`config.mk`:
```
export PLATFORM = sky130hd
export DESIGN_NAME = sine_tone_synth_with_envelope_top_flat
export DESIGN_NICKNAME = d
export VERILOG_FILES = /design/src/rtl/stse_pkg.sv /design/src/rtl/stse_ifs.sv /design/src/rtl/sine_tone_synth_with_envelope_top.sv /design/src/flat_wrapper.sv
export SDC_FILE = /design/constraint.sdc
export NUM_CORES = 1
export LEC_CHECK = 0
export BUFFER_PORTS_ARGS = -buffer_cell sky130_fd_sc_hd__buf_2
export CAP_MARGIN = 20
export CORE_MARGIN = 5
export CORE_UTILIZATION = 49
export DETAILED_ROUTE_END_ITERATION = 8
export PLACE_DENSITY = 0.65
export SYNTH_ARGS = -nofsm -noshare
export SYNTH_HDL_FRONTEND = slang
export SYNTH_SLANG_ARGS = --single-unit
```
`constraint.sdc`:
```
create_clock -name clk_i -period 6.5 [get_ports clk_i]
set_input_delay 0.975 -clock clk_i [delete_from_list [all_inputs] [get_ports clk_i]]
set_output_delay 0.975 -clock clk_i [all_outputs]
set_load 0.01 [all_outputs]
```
....................
▸ **EXERCISE GOAL**
Start to finish, copy the material out exactly.

▸ **EXPECTED ANSWER**
`config.mk`:
```
export PLATFORM = sky130hd
export DESIGN_NAME = sine_tone_synth_with_envelope_top_flat
export DESIGN_NICKNAME = d
export VERILOG_FILES = /design/src/rtl/stse_pkg.sv /design/src/rtl/stse_ifs.sv /design/src/rtl/sine_tone_synth_with_envelope_top.sv /design/src/flat_wrapper.sv
export SDC_FILE = /design/constraint.sdc
export NUM_CORES = 1
export LEC_CHECK = 0
export BUFFER_PORTS_ARGS = -buffer_cell sky130_fd_sc_hd__buf_2
export CAP_MARGIN = 20
export CORE_MARGIN = 5
export CORE_UTILIZATION = 49
export DETAILED_ROUTE_END_ITERATION = 8
export PLACE_DENSITY = 0.65
export SYNTH_ARGS = -nofsm -noshare
export SYNTH_HDL_FRONTEND = slang
export SYNTH_SLANG_ARGS = --single-unit
```
`constraint.sdc`:
```
create_clock -name clk_i -period 6.5 [get_ports clk_i]
set_input_delay 0.975 -clock clk_i [delete_from_list [all_inputs] [get_ports clk_i]]
set_output_delay 0.975 -clock clk_i [all_outputs]
set_load 0.01 [all_outputs]
```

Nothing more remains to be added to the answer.